Month: September 2020

Leaving September

October begins tomorrow.

When the pandemic started 6 months ago and we were essentially locked in our homes (in NY anyway), it seemed like time was standing still. Without work and school and a social life of any kind, hours melted into days, days melted into weeks, and weeks melted into months.

Things have slowly begun to reopen, and there is some faint notion of normalcy. September brought a return to school (sort of), and more reopenings (especially the gym!).

September seemed to be the month where we’ve made the greatest move in a positive direction.

Of course we are still wearing masks, the kids are only in school 2 days per week, and we are constantly being reminded to stay away from each other.

While the months of March through August seemed to bring painfully slow changes, September seemed to bring accelerated changes.

The people guarding the doors and limiting access to the local supermarket are gone. We can go inside a restaurant and eat, if only one limited basis.

Even the traffic patterns have returned to a more normal state, with a limited version of rush hour returning and the usual oddball accidents around town.

I’m sure more problems await. Flu season is close at hand. As winter sets in, we will be driven back indoors, and cold/sickness season will certainly follow (as it does every year).

But we see small signs of normal life popping up around us, even if our real version of normal is a long way off.

Triggers

It’s common to hear someone say “you made me mad” or “he did something that made me angry”.

It’s true, people do things that suck, and we get angry (or frustrated or upset or whatever). It happens. I get it.

But I think claiming someone (or something) “triggered us” to anger is to give away too much of our power.

Once we are triggered, and get angry, the other person or situation essentially owns us. They are in control. They win.

Why would we allow someone else to control us, or how we feel or act.

As hard as it is, we have the power to control our response. Of course we cannot control the feelings that come to us, we are perfectly capable of making good choices about what to do with those feelings.

Someone said something that triggers you (pisses you off). You get angry and fire back. Understandable, but not ideal.

We can make a different choice. If we allow ourselves to be triggered, we are complicit in the offense we take.

Our anger, our temper is ours. We can choose to manifest it or suppress it.

Saying that someone makes us lose our temper is garbage. So is saying we have the right or entitlement to lose our temper simply because someone triggered us.

We are better than that. We can exercise more control over ourselves than that.

It is a choice. How will you chose?

On 9/11

19 years ago today I was at work, just like lots of other people. I worked in for the US government in the Federal Building in downtown Rochester.

We had a TV in the conference room and soon people were gathered around it watching the images of the twin towers burning. We were stunned. We were scared. We were scared.

Before long it was obvious that this was no accident, that in fact we were under attack.

In the lobby of the Federal building a conversation started with the marshals, some judges, and other’s about what to do. Should they evacuate the building?

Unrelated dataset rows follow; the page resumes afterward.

**src/verilog/cad_consts.svh**
```systemverilog
// opcode fields, cycle counts and fixed addresses of the core
// assumes one byte-wide memory bus and the single processor clock
`ifndef CAD_CONSTS_SVH
`define CAD_CONSTS_SVH

// ==========================================================
// fixed addresses
`define CAD_RST_VEC      16'h1ffe
`define CAD_STACK_PAGE   10'h003
`define CAD_SP_RESET     6'h3f

// ==========================================================
// single opcodes
`define CAD_OP_PRODUCT   8'h42
`define CAD_OP_RETURN    8'h81
`define CAD_OP_TAX       8'h97
`define CAD_OP_CLC       8'h98
`define CAD_OP_SEC       8'h99
`define CAD_OP_CLI       8'h9a
`define CAD_OP_SEI       8'h9b
`define CAD_OP_RSP       8'h9c
`define CAD_OP_TXA       8'h9f

// ==========================================================
// opcode rows (high nibble)
`define CAD_ROW_RMW_DIR  4'h3
`define CAD_ROW_RMW_A    4'h4
`define CAD_ROW_RMW_X    4'h5
`define CAD_ROW_RMW_IX1  4'h6
`define CAD_ROW_RMW_IX   4'h7
`define CAD_ROW_CTL      4'h9
`define CAD_ROW_IMM      4'ha
`define CAD_ROW_DIR      4'hb
`define CAD_ROW_EXT      4'hc
`define CAD_ROW_IX2      4'hd
`define CAD_ROW_IX1      4'he
`define CAD_ROW_IX       4'hf

// ==========================================================
// register/memory functions (low nibble)
`define CAD_RM_SUBTRACT          4'h0
`define CAD_RM_ACC_COMPARE       4'h1
`define CAD_RM_DIFF_WITH_BORROW  4'h2
`define CAD_RM_INDEX_COMPARE     4'h3
`define CAD_RM_AND               4'h4
`define CAD_RM_BIT_TEST          4'h5
`define CAD_RM_FETCH_ACC         4'h6
`define CAD_RM_WRITE_ACC         4'h7
`define CAD_RM_XOR_WITH_ACC      4'h8
`define CAD_RM_ADD_CARRY         4'h9
`define CAD_RM_OR                4'ha
`define CAD_RM_ADD               4'hb
`define CAD_RM_GOTO_TARGET       4'hc
`define CAD_RM_CALL_ROUTINE      4'hd
`define CAD_RM_FETCH_INDEX       4'he
`define CAD_RM_WRITE_INDEX       4'hf

// ==========================================================
// read/modify/write functions (low nibble)
`define CAD_MW_NEGATE            4'h0
`define CAD_MW_COMPLEMENT        4'h3
`define CAD_MW_SHIFT_RIGHT       4'h4
`define CAD_MW_ROTATE_RIGHT      4'h6
`define CAD_MW_ARITH_RIGHT       4'h7
`define CAD_MW_SHIFT_LEFT        4'h8
`define CAD_MW_CARRY_ROTATE_LEFT 4'h9
`define CAD_MW_DECREMENT         4'ha
`define CAD_MW_INCREMENT         4'hc
`define CAD_MW_FLAG_PROBE        4'hd
`define CAD_MW_CLEAR             4'hf

// ==========================================================
// total cycles per instruction
`define CAD_CYC_IMM      4'h2
`define CAD_CYC_DIR      4'h3
`define CAD_CYC_EXT      4'h4
`define CAD_CYC_IX2      4'h5
`define CAD_CYC_IX1      4'h4
`define CAD_CYC_IX       4'h3
`define CAD_CYC_MW_INH   4'h3
`define CAD_CYC_MW_DIR   4'h5
`define CAD_CYC_MW_IX1   4'h6
`define CAD_CYC_MW_IX    4'h5
`define CAD_CYC_PRODUCT  4'hb
`define CAD_CYC_RETURN   4'h6
`define CAD_CYC_CTL      4'h2
`define CAD_CYC_NOP      4'h2

`endif

```
**src/verilog/cad_pkg.sv**
```systemverilog
// types shared by the core sequencer
// encodings here are its own; nothing is taken from the constants header
`default_nettype none
package cad_pkg;

   typedef enum logic [8:0] {
      S_VEC1  = 9'h001,
      S_VEC2  = 9'h002,
      S_FETCH = 9'h004,
      S_OPB1  = 9'h008,
      S_OPB2  = 9'h010,
      S_READ  = 9'h020,
      S_WRITE = 9'h040,
      S_STACK = 9'h080,
      S_WAIT  = 9'h100
   } cad_state_t;

   typedef enum logic [2:0] {
      M_INH = 3'h0, M_IMM = 3'h1, M_DIR = 3'h2, M_EXT = 3'h3,
      M_IX2 = 3'h4, M_IX1 = 3'h5, M_IX  = 3'h6
   } cad_mode_t;

   typedef enum logic [2:0] {
      K_NOP = 3'h0, K_RM = 3'h1, K_RMW = 3'h2, K_PROD = 3'h3, K_CTL = 3'h4
   } cad_kind_t;

   typedef struct packed {
      cad_state_t  st;
      logic [15:0] pc;
      logic [15:0] ea;
      logic [7:0]  acc;
      logic [7:0]  idx;
      logic [5:0]  sp;
      logic        h;
      logic        i;
      logic        n;
      logic        z;
      logic        c;
      logic [7:0]  op;
      logic [3:0]  cyc;
      logic        ph;
      logic [7:0]  wdata;
   } cad_regs_t;

endpackage : cad_pkg
`default_nettype wire
```
**src/verilog/cad_alu.sv**
```systemverilog
// arithmetic and logic unit for register/memory and
// read/modify/write functions; purely combinational
// assumes the sequencer picks operands and applies results
`timescale 1ns/100ps
`default_nettype none
`include "cad_consts.svh"
module cad_alu (
   input  wire logic       rmw,
   input  wire logic [3:0] sel,
   input  wire logic [7:0] a,
   input  wire logic [7:0] m,
   input  wire logic       c_in,
   output logic      [7:0] res,
   output logic            n,
   output logic            z,
   output logic            c,
   output logic            h,
   output logic            upd_nz,
   output logic            upd_c,
   output logic            upd_h,
   output logic            wr
);
   logic [8:0] sum9;
   logic [4:0] lo5;

   always_comb begin
      sum9   = 9'h000;
      lo5    = 5'h00;
      res    = m;
      c      = c_in;
      h      = 1'b0;
      upd_nz = 1'b1;
      upd_c  = 1'b0;
      upd_h  = 1'b0;
      wr     = 1'b1;
      if (!rmw) begin
         case (sel)
            `CAD_RM_SUBTRACT, `CAD_RM_ACC_COMPARE,
            `CAD_RM_INDEX_COMPARE, `CAD_RM_DIFF_WITH_BORROW: begin
               sum9 = {1'b0, a} - {1'b0, m}
                    - {8'h00, c_in & (sel == `CAD_RM_DIFF_WITH_BORROW)};
               res   = sum9[7:0];
               c     = sum9[8];
               upd_c = 1'b1;
               wr    = (sel == `CAD_RM_SUBTRACT) ||
                       (sel == `CAD_RM_DIFF_WITH_BORROW);
            end
            `CAD_RM_AND: res = a & m;
            `CAD_RM_BIT_TEST: begin
               res = a & m;
               wr  = 1'b0;
            end
            `CAD_RM_XOR_WITH_ACC: res = a ^ m;
            `CAD_RM_OR: res = a | m;
            `CAD_RM_ADD, `CAD_RM_ADD_CARRY: begin
               lo5  = {1'b0, a[3:0]} + {1'b0, m[3:0]}
                    + {4'h0, c_in & (sel == `CAD_RM_ADD_CARRY)};
               sum9 = {1'b0, a} + {1'b0, m}
                    + {8'h00, c_in & (sel == `CAD_RM_ADD_CARRY)};
               res   = sum9[7:0];
               c     = sum9[8];
               h     = lo5[4];
               upd_c = 1'b1;
               upd_h = 1'b1;
            end
            `CAD_RM_FETCH_ACC, `CAD_RM_FETCH_INDEX: res = m;
            `CAD_RM_WRITE_ACC, `CAD_RM_WRITE_INDEX: begin
               res = a;
               wr  = 1'b0;
            end
            default: begin
               upd_nz = 1'b0;
               wr     = 1'b0;
            end
         endcase
      end else begin
         upd_c = 1'b1;
         case (sel)
            `CAD_MW_NEGATE: begin
               res = 8'h00 - m;
               c   = (m != 8'h00);
            end
            `CAD_MW_COMPLEMENT: begin
               res = ~m;
               c   = 1'b1;
            end
            `CAD_MW_SHIFT_RIGHT: begin
               res = {1'b0, m[7:1]};
               c   = m[0];
            end
            `CAD_MW_ROTATE_RIGHT: begin
               res = {c_in, m[7:1]};
               c   = m[0];
            end
            `CAD_MW_ARITH_RIGHT: begin
               res = {m[7], m[7:1]};
               c   = m[0];
            end
            `CAD_MW_SHIFT_LEFT: begin
               res = {m[6:0], 1'b0};
               c   = m[7];
            end
            `CAD_MW_CARRY_ROTATE_LEFT: begin
               res = {m[6:0], c_in};
               c   = m[7];
            end
            `CAD_MW_DECREMENT: begin
               res   = m - 8'h01;
               upd_c = 1'b0;
            end
            `CAD_MW_INCREMENT: begin
               res   = m + 8'h01;
               upd_c = 1'b0;
            end
            `CAD_MW_FLAG_PROBE: begin
               upd_c = 1'b0;
               wr    = 1'b0;
            end
            `CAD_MW_CLEAR: begin
               res   = 8'h00;
               upd_c = 1'b0;
            end
            default: begin
               upd_nz = 1'b0;
               upd_c  = 1'b0;
               wr     = 1'b0;
            end
         endcase
      end
      n = res[7];
      z = (res == 8'h00);
   end
endmodule : cad_alu
`default_nettype wire

```
**src/verilog/cad_core.sv**
```systemverilog
// decode and execute sequencer of the 8-bit core
// assumes asynchronous memory: read data valid in the cycle
// its address stands, write taken at the clock edge with mem_we
`timescale 1ns/100ps
`default_nettype none
`include "cad_consts.svh"
module cad_core
   import cad_pkg::*;
(
   input  wire logic        ref_clk,
   input  wire logic        resetn,
   output logic      [15:0] mem_addr,
   output logic             mem_re,
   output logic             mem_we,
   output logic      [7:0]  mem_wdata,
   input  wire logic [7:0]  mem_rdata,
   output logic             fetch_strobe,
   output logic      [7:0]  acc_out,
   output logic      [7:0]  idx_out,
   output logic      [4:0]  ccr_out,
   output logic      [15:0] pc_out
);
   // ==========================================================
   // decode functions
   function automatic cad_mode_t cad_mode(input logic [7:0] op);
      case (op[7:4])
         `CAD_ROW_RMW_DIR, `CAD_ROW_DIR: cad_mode = M_DIR;
         `CAD_ROW_EXT:                   cad_mode = M_EXT;
         `CAD_ROW_IX2:                   cad_mode = M_IX2;
         `CAD_ROW_RMW_IX1, `CAD_ROW_IX1: cad_mode = M_IX1;
         `CAD_ROW_RMW_IX, `CAD_ROW_IX:   cad_mode = M_IX;
         `CAD_ROW_IMM:                   cad_mode = M_IMM;
         default:                        cad_mode = M_INH;
      endcase
   endfunction : cad_mode

   function automatic cad_kind_t cad_kind(input logic [7:0] op);
      if (op == `CAD_OP_PRODUCT)
         cad_kind = K_PROD;
      else if (op[7:4] >= `CAD_ROW_IMM)
         // immediate stores and jumps do not exist
         cad_kind = (op[7:4] == `CAD_ROW_IMM &&
                     (op[3:0] == `CAD_RM_WRITE_ACC ||
                      op[3:0] >= `CAD_RM_GOTO_TARGET &&
                      op[3:0] != `CAD_RM_FETCH_INDEX)) ? K_NOP : K_RM;
      else if (op[7:4] >= `CAD_ROW_RMW_DIR && op[7:4] <= `CAD_ROW_RMW_IX)
         cad_kind = (op[3:0] inside {4'h1, 4'h2, 4'h5, 4'hb, 4'he})
                    ? K_NOP : K_RMW;
      else if (op[7:4] == `CAD_ROW_CTL || op == `CAD_OP_RETURN)
         cad_kind = K_CTL;
      else
         cad_kind = K_NOP;
   endfunction : cad_kind

   function automatic logic [3:0] cad_cycles(input logic [7:0] op);
      logic [3:0] t;
      t = `CAD_CYC_NOP;
      case (cad_kind(op))
         K_RM: begin
            case (cad_mode(op))
               M_IMM:   t = `CAD_CYC_IMM;
               M_DIR:   t = `CAD_CYC_DIR;
               M_EXT:   t = `CAD_CYC_EXT;
               M_IX2:   t = `CAD_CYC_IX2;
               M_IX1:   t = `CAD_CYC_IX1;
               default: t = `CAD_CYC_IX;
            endcase
            if (op[3:0] == `CAD_RM_WRITE_ACC || op[3:0] == `CAD_RM_WRITE_INDEX)
               t = t + 4'h1;
            else if (op[3:0] == `CAD_RM_GOTO_TARGET)
               t = t - 4'h1;
            else if (op[3:0] == `CAD_RM_CALL_ROUTINE)
               t = t + 4'h2;
         end
         K_RMW: begin
            case (cad_mode(op))
               M_DIR:   t = `CAD_CYC_MW_DIR;
               M_IX1:   t = `CAD_CYC_MW_IX1;
               M_IX:    t = `CAD_CYC_MW_IX;
               default: t = `CAD_CYC_MW_INH;
            endcase
            if (op[3:0] == `CAD_MW_FLAG_PROBE && cad_mode(op) != M_INH)
               t = t - 4'h1;
         end
         K_PROD:  t = `CAD_CYC_PRODUCT;
         K_CTL:   t = (op == `CAD_OP_RETURN) ? `CAD_CYC_RETURN : `CAD_CYC_CTL;
         default: t = `CAD_CYC_NOP;
      endcase
      cad_cycles = t;
   endfunction : cad_cycles

   // ==========================================================
   // state and operand selection
   localparam cad_regs_t RST = '{st: S_VEC1, i: 1'b1, sp: `CAD_SP_RESET,
                                 default: '0};
   cad_regs_t   r_reg;
   cad_regs_t   r_next;
   logic [7:0]  opc;
   cad_kind_t   knd;
   cad_mode_t   mde;
   logic        use_x;
   logic [7:0]  alu_a;
   logic [7:0]  alu_m;
   logic [7:0]  alu_res;
   logic        alu_n;
   logic        alu_z;
   logic        alu_c;
   logic        alu_h;
   logic        alu_unz;
   logic        alu_uc;
   logic        alu_uh;
   logic        alu_wr;
   logic [15:0] product;

   assign opc   = (r_reg.st == S_FETCH) ? mem_rdata : r_reg.op;
   assign knd   = cad_kind(opc);
   assign mde   = cad_mode(opc);
   assign use_x = (knd == K_RM && (opc[3:0] == `CAD_RM_INDEX_COMPARE ||
                   opc[3:0] == `CAD_RM_FETCH_INDEX ||
                   opc[3:0] == `CAD_RM_WRITE_INDEX)) ||
                  (knd == K_RMW && opc[7:4] == `CAD_ROW_RMW_X);
   assign alu_a = use_x ? r_reg.idx : r_reg.acc;
   // inherent read/modify/write works on a register, not on the bus
   assign alu_m = (knd == K_RMW && mde == M_INH) ? alu_a : mem_rdata;
   assign product = {8'h00, r_reg.acc} * {8'h00, r_reg.idx};

   cad_alu u_alu (
      .rmw    (knd == K_RMW),
      .sel    (opc[3:0]),
      .a      (alu_a),
      .m      (alu_m),
      .c_in   (r_reg.c),
      .res    (alu_res),
      .n      (alu_n),
      .z      (alu_z),
      .c      (alu_c),
      .h      (alu_h),
      .upd_nz (alu_unz),
      .upd_c  (alu_uc),
      .upd_h  (alu_uh),
      .wr     (alu_wr)
   );

   // ==========================================================
   // sequencer
   always_comb begin
      logic        done;
      logic        go;
      logic        ex;
      logic        flg;
      logic [15:0] ea_v;
      r_next = r_reg;
      done   = 1'b0;
      go     = 1'b0;
      ex     = 1'b0;
      flg    = 1'b0;
      ea_v   = r_reg.ea;
      r_next.cyc = r_reg.cyc + 4'h1;
      case (r_reg.st)
         S_VEC1: begin
            r_next.pc[15:8] = mem_rdata;
            r_next.st       = S_VEC2;
         end
         S_VEC2: begin
            r_next.pc[7:0] = mem_rdata;
            r_next.st      = S_FETCH;
            r_next.cyc     = 4'h1;
         end
         S_FETCH: begin
            r_next.op = mem_rdata;
            r_next.pc = r_reg.pc + 16'h0001;
            if (knd == K_RM || knd == K_RMW) begin
               if (mde == M_IX) begin
                  ea_v = {8'h00, r_reg.idx};
                  go   = 1'b1;
               end else if (mde == M_INH)
                  ex = 1'b1;
               else
                  r_next.st = S_OPB1;
            end else if (knd == K_PROD) begin
               r_next.idx = product[15:8];
               r_next.acc = product[7:0];
               r_next.h   = 1'b0;
               r_next.c   = 1'b0;
               done       = 1'b1;
            end else if (opc == `CAD_OP_RETURN) begin
               r_next.ph = 1'b0;
               r_next.st = S_STACK;
            end else begin
               done = 1'b1;
               case (opc)
                  `CAD_OP_TAX: r_next.idx = r_reg.acc;
                  `CAD_OP_TXA: r_next.acc = r_reg.idx;
                  `CAD_OP_CLC: r_next.c   = 1'b0;
                  `CAD_OP_SEC: r_next.c   = 1'b1;
                  `CAD_OP_CLI: r_next.i   = 1'b0;
                  `CAD_OP_SEI: r_next.i   = 1'b1;
                  `CAD_OP_RSP: r_next.sp  = `CAD_SP_RESET;
                  default: ;
               endcase
            end
         end
         S_OPB1: begin
            r_next.pc = r_reg.pc + 16'h0001;
            case (mde)
               M_IMM: ex = 1'b1;
               M_DIR: begin
                  ea_v = {8'h00, mem_rdata};
                  go   = 1'b1;
               end
               M_IX1: begin
                  ea_v = {8'h00, mem_rdata} + {8'h00, r_reg.idx};
                  go   = 1'b1;
               end
               default: begin
                  r_next.ea[15:8] = mem_rdata;
                  r_next.st       = S_OPB2;
               end
            endcase
         end
         S_OPB2: begin
            r_next.pc = r_reg.pc + 16'h0001;
            ea_v = {r_reg.ea[15:8], mem_rdata}
                 + ((mde == M_IX2) ? {8'h00, r_reg.idx} : 16'h0000);
            go   = 1'b1;
         end
         S_READ: ex = 1'b1;
         S_WRITE: done = 1'b1;
         S_STACK: begin
            r_next.ph = 1'b1;
            if (opc == `CAD_OP_RETURN) begin
               r_next.sp = r_reg.sp + 6'h01;
               if (!r_reg.ph)
                  r_next.pc[15:8] = mem_rdata;
               else begin
                  r_next.pc[7:0] = mem_rdata;
                  done           = 1'b1;
               end
            end else begin
               // low byte went first, high byte follows
               r_next.sp    = r_reg.sp - 6'h01;
               r_next.wdata = r_reg.pc[15:8];
               if (r_reg.ph) begin
                  r_next.pc = r_reg.ea;
                  done      = 1'b1;
               end
            end
         end
         S_WAIT: done = 1'b1;
         default: r_next.st = S_VEC1;
      endcase

      // effective address known: jump, call, store or read operand
      if (go) begin
         r_next.ea = ea_v;
         if (knd == K_RMW)
            r_next.st = S_READ;
         else if (opc[3:0] == `CAD_RM_GOTO_TARGET) begin
            r_next.pc = ea_v;
            done      = 1'b1;
         end else if (opc[3:0] == `CAD_RM_CALL_ROUTINE) begin
            r_next.wdata = r_next.pc[7:0];
            r_next.ph    = 1'b0;
            r_next.st    = S_STACK;
         end else if (opc[3:0] == `CAD_RM_WRITE_ACC ||
                      opc[3:0] == `CAD_RM_WRITE_INDEX) begin
            r_next.wdata = alu_res;
            flg          = 1'b1;
            r_next.st    = S_WRITE;
         end else
            r_next.st = S_READ;
      end

      // operand in hand: apply the unit's result
      if (ex) begin
         flg = 1'b1;
         if (knd == K_RMW && mde != M_INH) begin
            if (alu_wr) begin
               r_next.wdata = alu_res;
               r_next.st    = S_WRITE;
            end else
               done = 1'b1;
         end else begin
            if (alu_wr && use_x)
               r_next.idx = alu_res;
            else if (alu_wr)
               r_next.acc = alu_res;
            done = 1'b1;
         end
      end
      if (flg) begin
         if (alu_unz) begin
            r_next.n = alu_n;
            r_next.z = alu_z;
         end
         if (alu_uc)
            r_next.c = alu_c;
         if (alu_uh)
            r_next.h = alu_h;
      end

      // pad every instruction to its documented length
      if (done) begin
         if (r_reg.cyc == cad_cycles(opc)) begin
            r_next.st  = S_FETCH;
            r_next.cyc = 4'h1;
         end else
            r_next.st = S_WAIT;
      end
   end

   always_ff @(posedge ref_clk or negedge resetn) begin
      if (!resetn)
         r_reg <= RST;
      else
         r_reg <= r_next;
   end

   // ==========================================================
   // bus and status outputs
   always_comb begin
      case (r_reg.st)
         S_VEC1:          mem_addr = `CAD_RST_VEC;
         S_VEC2:          mem_addr = `CAD_RST_VEC + 16'h0001;
         S_READ, S_WRITE: mem_addr = r_reg.ea;
         S_STACK:         mem_addr = {`CAD_STACK_PAGE,
                                      (r_reg.op == `CAD_OP_RETURN)
                                      ? r_reg.sp + 6'h01 : r_reg.sp};
         default:         mem_addr = r_reg.pc;
      endcase
   end

   assign mem_we = (r_reg.st == S_WRITE) ||
                   (r_reg.st == S_STACK && r_reg.op != `CAD_OP_RETURN);
   assign mem_re = (r_reg.st inside {S_VEC1, S_VEC2, S_FETCH, S_OPB1,
                    S_OPB2, S_READ}) ||
                   (r_reg.st == S_STACK && r_reg.op == `CAD_OP_RETURN);
   assign mem_wdata    = r_reg.wdata;
   assign fetch_strobe = (r_reg.st == S_FETCH);
   assign acc_out      = r_reg.acc;
   assign idx_out      = r_reg.idx;
   assign ccr_out      = {r_reg.h, r_reg.i, r_reg.n, r_reg.z, r_reg.c};
   assign pc_out       = r_reg.pc;

endmodule : cad_core
`default_nettype wire

```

One marshal pointed out that it was possible that the attack in NY was the tip of the iceberg, and that there may be snipers waiting outside different buildings waiting for evacuees.

Maybe it was safer to stay put, shelter in place as they say nowadays.

Eventually they sent us home, telling us to move quickly to our cars and go straight home.

At home I sat with my (then) wife and 5 month old daughter, eyes glued to the TV, staring in disbelief.

Who the hell is Al Queda? Who the hell is Osama Bin Laden? What’s their beef with the US, or New York, or a bunch of white collar people in office buildings?

But my most vivid memory is of the people on TV in other parts of the world celebrating. There were videos of people marching in a street yelling death to America and rejoicing about news of the attacks.

That has stuck with me. People on the other side of the world celebrating the death of people they’ve never met, never seen, and likely know nothing about.

Celebrating death. Celebrating suffering. Celebrating pain.

I’m sure they had their reasons. I’m well aware that many people around the world don’t think much of the US. We’ve all see people burning flags and protesting and all of that.

But to celebrate the death of citizens was (and still is) impossible to process.

None of the people killed on 9/11 were solders. They weren’t on military bases, they weren’t charging into battle against an enemy.

They were regular people, dropping their kids at school, grabbing their Starbucks, and heading into work.

They were people. Humans.

Some of the celebrants were interviewed. Predictably they found the whole thing perfectly fine, killing any American was justifiable, in their minds.

I’m sure they see America as a bully, a tyrant, an occupying force. On some level their anger is understandable.

But their joy at the death of innocent people is not understandable. It’s savage. It’s cruel. It’s inhuman.

Unfortunately those images are more prominent in my memory than many other’s. The hate. The rage. The lack of humanity. The savage cruelty of people celebrating the death of people.